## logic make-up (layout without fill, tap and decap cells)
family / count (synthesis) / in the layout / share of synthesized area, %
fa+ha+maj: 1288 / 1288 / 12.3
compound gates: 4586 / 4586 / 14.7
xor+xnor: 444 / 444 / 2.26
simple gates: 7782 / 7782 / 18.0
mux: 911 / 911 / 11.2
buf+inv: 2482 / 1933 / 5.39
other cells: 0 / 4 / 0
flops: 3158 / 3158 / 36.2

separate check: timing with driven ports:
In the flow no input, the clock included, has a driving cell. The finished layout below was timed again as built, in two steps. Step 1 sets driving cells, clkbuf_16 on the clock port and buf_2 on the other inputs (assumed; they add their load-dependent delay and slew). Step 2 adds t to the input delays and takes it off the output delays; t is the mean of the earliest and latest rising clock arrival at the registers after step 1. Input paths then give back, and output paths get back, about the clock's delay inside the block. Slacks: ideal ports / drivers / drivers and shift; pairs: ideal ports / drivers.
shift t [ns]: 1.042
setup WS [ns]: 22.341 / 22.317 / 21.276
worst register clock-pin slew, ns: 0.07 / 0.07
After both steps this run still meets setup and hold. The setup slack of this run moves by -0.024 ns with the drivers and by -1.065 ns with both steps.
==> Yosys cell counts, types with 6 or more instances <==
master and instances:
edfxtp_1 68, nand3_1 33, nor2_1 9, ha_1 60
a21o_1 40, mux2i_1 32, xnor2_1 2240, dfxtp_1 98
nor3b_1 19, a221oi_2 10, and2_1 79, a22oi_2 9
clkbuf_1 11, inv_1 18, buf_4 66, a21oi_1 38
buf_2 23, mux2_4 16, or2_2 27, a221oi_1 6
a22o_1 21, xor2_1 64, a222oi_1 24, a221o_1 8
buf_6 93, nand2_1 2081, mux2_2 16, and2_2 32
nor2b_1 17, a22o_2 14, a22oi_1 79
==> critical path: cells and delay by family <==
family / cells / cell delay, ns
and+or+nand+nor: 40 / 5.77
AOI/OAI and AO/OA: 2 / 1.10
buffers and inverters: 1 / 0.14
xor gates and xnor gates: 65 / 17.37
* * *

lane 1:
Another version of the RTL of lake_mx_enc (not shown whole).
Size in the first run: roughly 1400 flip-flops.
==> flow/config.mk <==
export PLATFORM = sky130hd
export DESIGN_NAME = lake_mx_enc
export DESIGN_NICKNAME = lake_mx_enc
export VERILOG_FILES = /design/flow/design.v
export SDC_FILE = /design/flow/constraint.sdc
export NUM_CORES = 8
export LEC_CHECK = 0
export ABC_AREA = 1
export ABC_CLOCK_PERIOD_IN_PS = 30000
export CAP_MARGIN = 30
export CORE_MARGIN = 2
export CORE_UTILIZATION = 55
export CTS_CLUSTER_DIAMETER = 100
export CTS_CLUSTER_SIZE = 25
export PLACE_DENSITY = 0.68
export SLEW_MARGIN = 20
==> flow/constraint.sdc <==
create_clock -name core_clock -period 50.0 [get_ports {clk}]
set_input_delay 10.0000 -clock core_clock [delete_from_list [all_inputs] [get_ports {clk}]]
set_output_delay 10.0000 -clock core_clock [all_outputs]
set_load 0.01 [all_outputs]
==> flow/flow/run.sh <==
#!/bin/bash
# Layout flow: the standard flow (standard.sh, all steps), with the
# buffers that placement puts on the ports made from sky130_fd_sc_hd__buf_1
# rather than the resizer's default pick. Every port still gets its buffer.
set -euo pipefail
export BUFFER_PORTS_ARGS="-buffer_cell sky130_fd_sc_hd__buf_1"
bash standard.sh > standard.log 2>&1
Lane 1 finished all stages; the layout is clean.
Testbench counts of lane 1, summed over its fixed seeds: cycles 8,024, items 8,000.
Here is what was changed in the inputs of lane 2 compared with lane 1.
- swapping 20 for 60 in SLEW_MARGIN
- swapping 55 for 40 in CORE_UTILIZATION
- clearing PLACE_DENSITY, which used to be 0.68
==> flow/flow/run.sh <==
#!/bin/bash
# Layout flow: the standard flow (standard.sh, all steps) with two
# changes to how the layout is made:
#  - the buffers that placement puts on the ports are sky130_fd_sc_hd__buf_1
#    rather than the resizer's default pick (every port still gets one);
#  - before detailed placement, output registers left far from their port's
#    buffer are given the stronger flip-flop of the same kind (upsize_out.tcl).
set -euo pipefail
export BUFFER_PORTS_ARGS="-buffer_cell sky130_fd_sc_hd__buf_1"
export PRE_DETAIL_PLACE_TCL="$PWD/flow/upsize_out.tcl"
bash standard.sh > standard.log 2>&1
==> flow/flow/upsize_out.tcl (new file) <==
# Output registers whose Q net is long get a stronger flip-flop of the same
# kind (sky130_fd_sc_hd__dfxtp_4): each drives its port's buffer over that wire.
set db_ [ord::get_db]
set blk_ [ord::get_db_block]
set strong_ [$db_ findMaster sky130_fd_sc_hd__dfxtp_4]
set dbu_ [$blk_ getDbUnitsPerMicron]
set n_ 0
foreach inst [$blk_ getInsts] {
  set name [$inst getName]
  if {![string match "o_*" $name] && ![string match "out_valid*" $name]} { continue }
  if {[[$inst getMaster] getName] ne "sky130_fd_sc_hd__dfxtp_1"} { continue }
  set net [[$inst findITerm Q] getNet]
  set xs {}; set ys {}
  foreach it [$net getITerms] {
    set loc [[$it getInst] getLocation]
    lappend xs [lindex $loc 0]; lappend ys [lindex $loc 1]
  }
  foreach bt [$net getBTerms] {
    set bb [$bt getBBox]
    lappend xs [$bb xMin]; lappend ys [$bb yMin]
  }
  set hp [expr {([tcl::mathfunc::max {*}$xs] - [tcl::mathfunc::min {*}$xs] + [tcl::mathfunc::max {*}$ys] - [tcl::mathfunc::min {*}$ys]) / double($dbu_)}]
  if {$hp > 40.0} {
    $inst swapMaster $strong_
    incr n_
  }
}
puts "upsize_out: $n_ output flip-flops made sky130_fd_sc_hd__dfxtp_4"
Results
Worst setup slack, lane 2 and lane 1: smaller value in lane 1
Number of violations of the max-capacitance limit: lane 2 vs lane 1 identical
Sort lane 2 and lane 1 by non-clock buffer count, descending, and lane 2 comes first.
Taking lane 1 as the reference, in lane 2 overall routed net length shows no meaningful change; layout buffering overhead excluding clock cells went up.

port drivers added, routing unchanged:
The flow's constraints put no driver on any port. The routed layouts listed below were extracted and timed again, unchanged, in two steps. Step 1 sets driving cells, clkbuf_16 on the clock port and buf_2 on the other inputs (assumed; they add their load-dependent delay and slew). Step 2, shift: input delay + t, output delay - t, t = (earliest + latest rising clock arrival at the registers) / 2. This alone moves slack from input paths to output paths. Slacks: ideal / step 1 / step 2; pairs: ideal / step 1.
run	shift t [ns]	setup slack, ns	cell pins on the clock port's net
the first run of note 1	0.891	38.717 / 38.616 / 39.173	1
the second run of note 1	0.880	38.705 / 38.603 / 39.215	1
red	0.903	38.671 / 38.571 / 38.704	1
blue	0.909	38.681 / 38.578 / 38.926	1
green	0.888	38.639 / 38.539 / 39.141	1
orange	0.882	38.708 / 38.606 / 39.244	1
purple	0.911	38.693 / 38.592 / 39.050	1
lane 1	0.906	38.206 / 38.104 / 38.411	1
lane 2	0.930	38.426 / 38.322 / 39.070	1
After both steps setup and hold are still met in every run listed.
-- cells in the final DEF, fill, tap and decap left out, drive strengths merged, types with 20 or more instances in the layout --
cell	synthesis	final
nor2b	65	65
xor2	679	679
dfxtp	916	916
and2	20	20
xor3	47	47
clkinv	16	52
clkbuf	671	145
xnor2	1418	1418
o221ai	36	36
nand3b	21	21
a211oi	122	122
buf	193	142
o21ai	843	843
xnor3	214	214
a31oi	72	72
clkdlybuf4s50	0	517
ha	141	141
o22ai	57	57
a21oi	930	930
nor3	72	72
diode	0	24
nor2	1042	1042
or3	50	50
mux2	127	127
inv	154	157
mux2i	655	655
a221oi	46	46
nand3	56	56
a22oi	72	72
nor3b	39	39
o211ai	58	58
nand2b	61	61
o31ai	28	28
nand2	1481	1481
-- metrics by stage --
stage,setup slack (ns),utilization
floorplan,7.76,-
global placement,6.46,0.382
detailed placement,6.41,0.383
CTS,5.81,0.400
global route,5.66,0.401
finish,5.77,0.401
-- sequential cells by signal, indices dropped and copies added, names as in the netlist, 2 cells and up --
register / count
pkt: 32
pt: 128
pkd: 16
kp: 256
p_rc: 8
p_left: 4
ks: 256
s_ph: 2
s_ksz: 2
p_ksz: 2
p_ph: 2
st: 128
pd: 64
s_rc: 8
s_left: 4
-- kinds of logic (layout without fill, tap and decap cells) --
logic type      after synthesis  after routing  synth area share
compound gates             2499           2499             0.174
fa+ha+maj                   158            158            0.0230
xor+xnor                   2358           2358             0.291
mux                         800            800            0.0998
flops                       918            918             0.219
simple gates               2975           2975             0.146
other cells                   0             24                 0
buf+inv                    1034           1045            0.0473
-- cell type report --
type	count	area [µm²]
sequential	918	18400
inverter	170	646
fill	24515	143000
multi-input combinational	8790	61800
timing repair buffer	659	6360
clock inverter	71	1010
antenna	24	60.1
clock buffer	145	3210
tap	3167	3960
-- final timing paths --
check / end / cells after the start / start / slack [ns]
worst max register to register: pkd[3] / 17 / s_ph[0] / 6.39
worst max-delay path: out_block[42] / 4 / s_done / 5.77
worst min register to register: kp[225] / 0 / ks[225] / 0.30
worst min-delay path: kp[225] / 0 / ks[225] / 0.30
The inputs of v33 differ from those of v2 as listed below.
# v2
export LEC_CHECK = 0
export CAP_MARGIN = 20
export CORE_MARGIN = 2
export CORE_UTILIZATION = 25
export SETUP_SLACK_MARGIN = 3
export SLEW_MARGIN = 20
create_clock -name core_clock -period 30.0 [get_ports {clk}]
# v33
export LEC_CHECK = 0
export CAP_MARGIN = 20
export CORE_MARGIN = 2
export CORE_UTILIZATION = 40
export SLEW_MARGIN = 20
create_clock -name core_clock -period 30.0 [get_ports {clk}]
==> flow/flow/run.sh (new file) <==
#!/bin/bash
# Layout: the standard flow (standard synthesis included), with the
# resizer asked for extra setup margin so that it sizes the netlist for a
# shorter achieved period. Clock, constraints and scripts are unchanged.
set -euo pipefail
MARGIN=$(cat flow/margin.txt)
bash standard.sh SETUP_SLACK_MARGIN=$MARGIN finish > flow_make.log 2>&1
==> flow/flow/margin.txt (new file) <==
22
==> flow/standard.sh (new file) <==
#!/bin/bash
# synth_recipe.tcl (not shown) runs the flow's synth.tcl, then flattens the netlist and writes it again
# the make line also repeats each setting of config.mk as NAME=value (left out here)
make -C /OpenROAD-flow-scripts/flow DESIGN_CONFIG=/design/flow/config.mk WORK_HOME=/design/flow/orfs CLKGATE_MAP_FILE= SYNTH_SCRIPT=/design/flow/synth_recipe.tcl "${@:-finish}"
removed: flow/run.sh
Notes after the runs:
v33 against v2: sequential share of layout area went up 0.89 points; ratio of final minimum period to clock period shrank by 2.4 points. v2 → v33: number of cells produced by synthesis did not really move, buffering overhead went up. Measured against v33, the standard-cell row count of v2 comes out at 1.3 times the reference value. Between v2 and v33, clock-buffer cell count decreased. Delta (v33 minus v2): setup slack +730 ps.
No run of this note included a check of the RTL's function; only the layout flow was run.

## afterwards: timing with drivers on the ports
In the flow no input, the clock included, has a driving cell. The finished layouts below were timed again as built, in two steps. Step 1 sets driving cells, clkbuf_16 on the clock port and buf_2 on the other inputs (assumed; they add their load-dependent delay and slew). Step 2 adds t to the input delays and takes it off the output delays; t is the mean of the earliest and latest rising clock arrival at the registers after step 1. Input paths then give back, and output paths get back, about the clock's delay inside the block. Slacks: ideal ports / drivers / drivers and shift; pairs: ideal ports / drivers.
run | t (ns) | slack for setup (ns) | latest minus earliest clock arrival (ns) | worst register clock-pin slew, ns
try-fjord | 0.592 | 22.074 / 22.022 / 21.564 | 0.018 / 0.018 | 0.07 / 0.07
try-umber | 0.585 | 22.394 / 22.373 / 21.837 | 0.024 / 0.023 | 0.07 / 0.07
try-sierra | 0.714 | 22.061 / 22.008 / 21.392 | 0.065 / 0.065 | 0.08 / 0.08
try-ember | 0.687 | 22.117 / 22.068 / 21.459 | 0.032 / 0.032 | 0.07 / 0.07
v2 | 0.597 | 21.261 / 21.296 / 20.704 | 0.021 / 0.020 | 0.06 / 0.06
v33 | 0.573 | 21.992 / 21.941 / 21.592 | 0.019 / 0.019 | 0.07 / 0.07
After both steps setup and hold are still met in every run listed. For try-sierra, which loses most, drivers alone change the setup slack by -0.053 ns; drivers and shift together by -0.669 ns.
What follows belongs to an exercise in optimizing a design on an open flow for small area and a short achievable clock period; a production flow would make more cautious choices.
No activity file was given, so power comes from the tool's default toggle rates.

== lane 1 ==
==> module ec_rmw, before the edit <==
module ec_rmw (
    input  wire         clk,
    input  wire         rst_n,
    input  wire         in_valid,
    input  wire [1:0]   in_op,        
    input  wire [31:0]  in_mask,      
    input  wire [255:0] in_wdata,     
    input  wire [31:0]  in_wpoison,   
    input  wire [255:0] in_sdata,     
    input  wire [31:0]  in_scheck,    
    output reg          out_valid,
    output reg  [2:0]   out_class,
    output reg  [31:0]  out_synd,
    output reg  [255:0] out_rdata,
    output reg          out_poison,
    output reg          out_wb,
    output reg  [255:0] out_wdata,
    output reg  [31:0]  out_wcheck,
    output reg          out_ev_ce,
    output reg          out_ev_ue,
    output reg          out_ev_pw
);
    localparam OP_WRITE = 2'd1;
    localparam OP_SCRUB = 2'd2;
    wire        wr    = (in_op == OP_WRITE);
    wire        scrub = (in_op == OP_SCRUB);
    wire [31:0] wmask = wr ? in_mask : 32'd0;    
    reg [255:0] mraw;
    integer b;
    always @* begin
        for (b = 0; b < 32; b = b + 1)
            mraw[8 * b +: 8] = wmask[b] ? in_wdata[8 * b +: 8] : in_sdata[8 * b +: 8];
    end
    wire [31:0] scalc, mcalc;
    ec_encode u_senc (.data(in_sdata), .check(scalc));
    ec_encode u_menc (.data(mraw),     .check(mcalc));
    wire [31:0] synd = in_scheck ^ scalc;
    wire [15:0] sc   = synd[31:16];
    wire        zero, cbit, dbit, spois, uerr;
    wire [15:0] pair;
    ec_classify u_cls (.synd(synd), .zero(zero), .cbit(cbit), .dbit(dbit), .spois(spois),
                       .uerr(uerr), .pair(pair));
    wire full = &in_mask;
    wire wpm  = |(in_wpoison & in_mask);
    wire [15:0] row_fix = pair & {16{dbit}};
    reg  [31:0] wrow_fix;
    integer r;
    always @* begin
        for (r = 0; r < 16; r = r + 1) begin
            wrow_fix[2 * r]     = row_fix[r] & ~wmask[2 * r];
            wrow_fix[2 * r + 1] = row_fix[r] & ~wmask[2 * r + 1];
        end
    end
    wire wfix = (|(wrow_fix & 32'h5555_5555) & |sc[7:0]) |
                (|(wrow_fix & 32'hAAAA_AAAA) & |sc[15:8]);
    reg         q_valid;
    reg         q_wr, q_scrub, q_full, q_wpm;
    reg [255:0] q_sdata;
    reg [255:0] q_mraw_n;    
    reg [31:0]  q_synd;
    reg [31:0]  q_mcalc;
    reg [15:0]  q_row_fix;
    reg [31:0]  q_wrow_fix;
    reg         q_wfix;
    reg         q_zero, q_cbit, q_dbit, q_spois, q_uerr;
    always @(posedge clk) begin
        if (!rst_n)
            q_valid <= 1'b0;
        else
            q_valid <= in_valid;
        q_wr       <= wr;
        q_scrub    <= scrub;
        q_full     <= full;
        q_wpm      <= wpm;
        q_sdata    <= in_sdata;
        q_mraw_n   <= ~mraw;
        q_synd     <= synd;
        q_mcalc    <= mcalc;
        q_row_fix  <= row_fix;
        q_wrow_fix <= wrow_fix;
        q_wfix     <= wfix;
        q_zero     <= zero;
        q_cbit     <= cbit;
        q_dbit     <= dbit;
        q_spois    <= spois;
        q_uerr     <= uerr;
    end
    reg [255:0] flip, wflip;
    integer rr, c;
    always @* begin
        for (rr = 0; rr < 16; rr = rr + 1)
            for (c = 0; c < 16; c = c + 1) begin
                flip[16 * rr + c]  = q_row_fix[rr] & q_synd[16 + c];
                wflip[16 * rr + c] = q_wrow_fix[2 * rr + c / 8] & q_synd[16 + c];
            end
    end
    wire corr      = q_cbit | q_dbit;
    wire bad       = ~q_zero & ~corr;              
    wire wpo       = q_wpm | (~q_full & bad);
    wire wb_poison = q_wr ? wpo : (q_scrub & q_uerr);
    always @* begin
        out_valid  = q_valid;
        out_class  = {q_uerr, q_dbit | q_spois, q_cbit | q_spois};
        out_synd   = q_synd;
        out_rdata  = q_sdata ^ flip;
        out_poison = q_wr ? wpo : bad;
        out_wb     = q_wr | (q_scrub & (corr | q_uerr));
        out_wdata  = ~q_mraw_n ^ wflip;
        out_wcheck = q_mcalc ^ (q_synd & {32{q_wfix}}) ^ {{16{wb_poison}}, 16'h0000};
        out_ev_ce  = corr & ~(q_wr & q_full);
        out_ev_ue  = q_uerr & ~(q_wr & q_full);
        out_ev_pw  = wb_poison;
    end
endmodule
Settings: LEC_CHECK=0, CAP_MARGIN=20, CORE_AREA=5 5 425 425, CTS_BUF_LIST=sky130_fd_sc_hd__clkbuf_4 sky130_fd_sc_hd__clkbuf_8, DIE_AREA=0 0 430 430, SLEW_MARGIN=20; clock period 12.0 ns.
standard.sh (not shown) runs the stock make flow with config.mk's settings and CLKGATE_MAP_FILE= SYNTH_SCRIPT=/design/flow/synth_recipe.tcl, a recipe that flattens the netlist after the stock synthesis.
==> flow/flow/run.sh <==
#!/bin/bash
set -euo pipefail
export BUFFER_PORTS_ARGS="-buffer_cell sky130_fd_sc_hd__buf_1"
export SETUP_SLACK_MARGIN=7
bash standard.sh finish > flow_make.log 2>&1
In summary, lane 1 completed successfully, with a layout that passed the timing, design-rule and antenna checks.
━━━━━━━━━━
> [Instructions for the task]: Of all the entries above, retype exactly the lines from the line with "worst max-delay path: out_block[42]" to the line with "export CORE_UTILIZATION = 25", both included, and no others.

> [Response to the exercise]:
worst max-delay path: out_block[42] / 4 / s_done / 5.77
worst min register to register: kp[225] / 0 / ks[225] / 0.30
worst min-delay path: kp[225] / 0 / ks[225] / 0.30
The inputs of v33 differ from those of v2 as listed below.
# v2
export LEC_CHECK = 0
export CAP_MARGIN = 20
export CORE_MARGIN = 2
export CORE_UTILIZATION = 25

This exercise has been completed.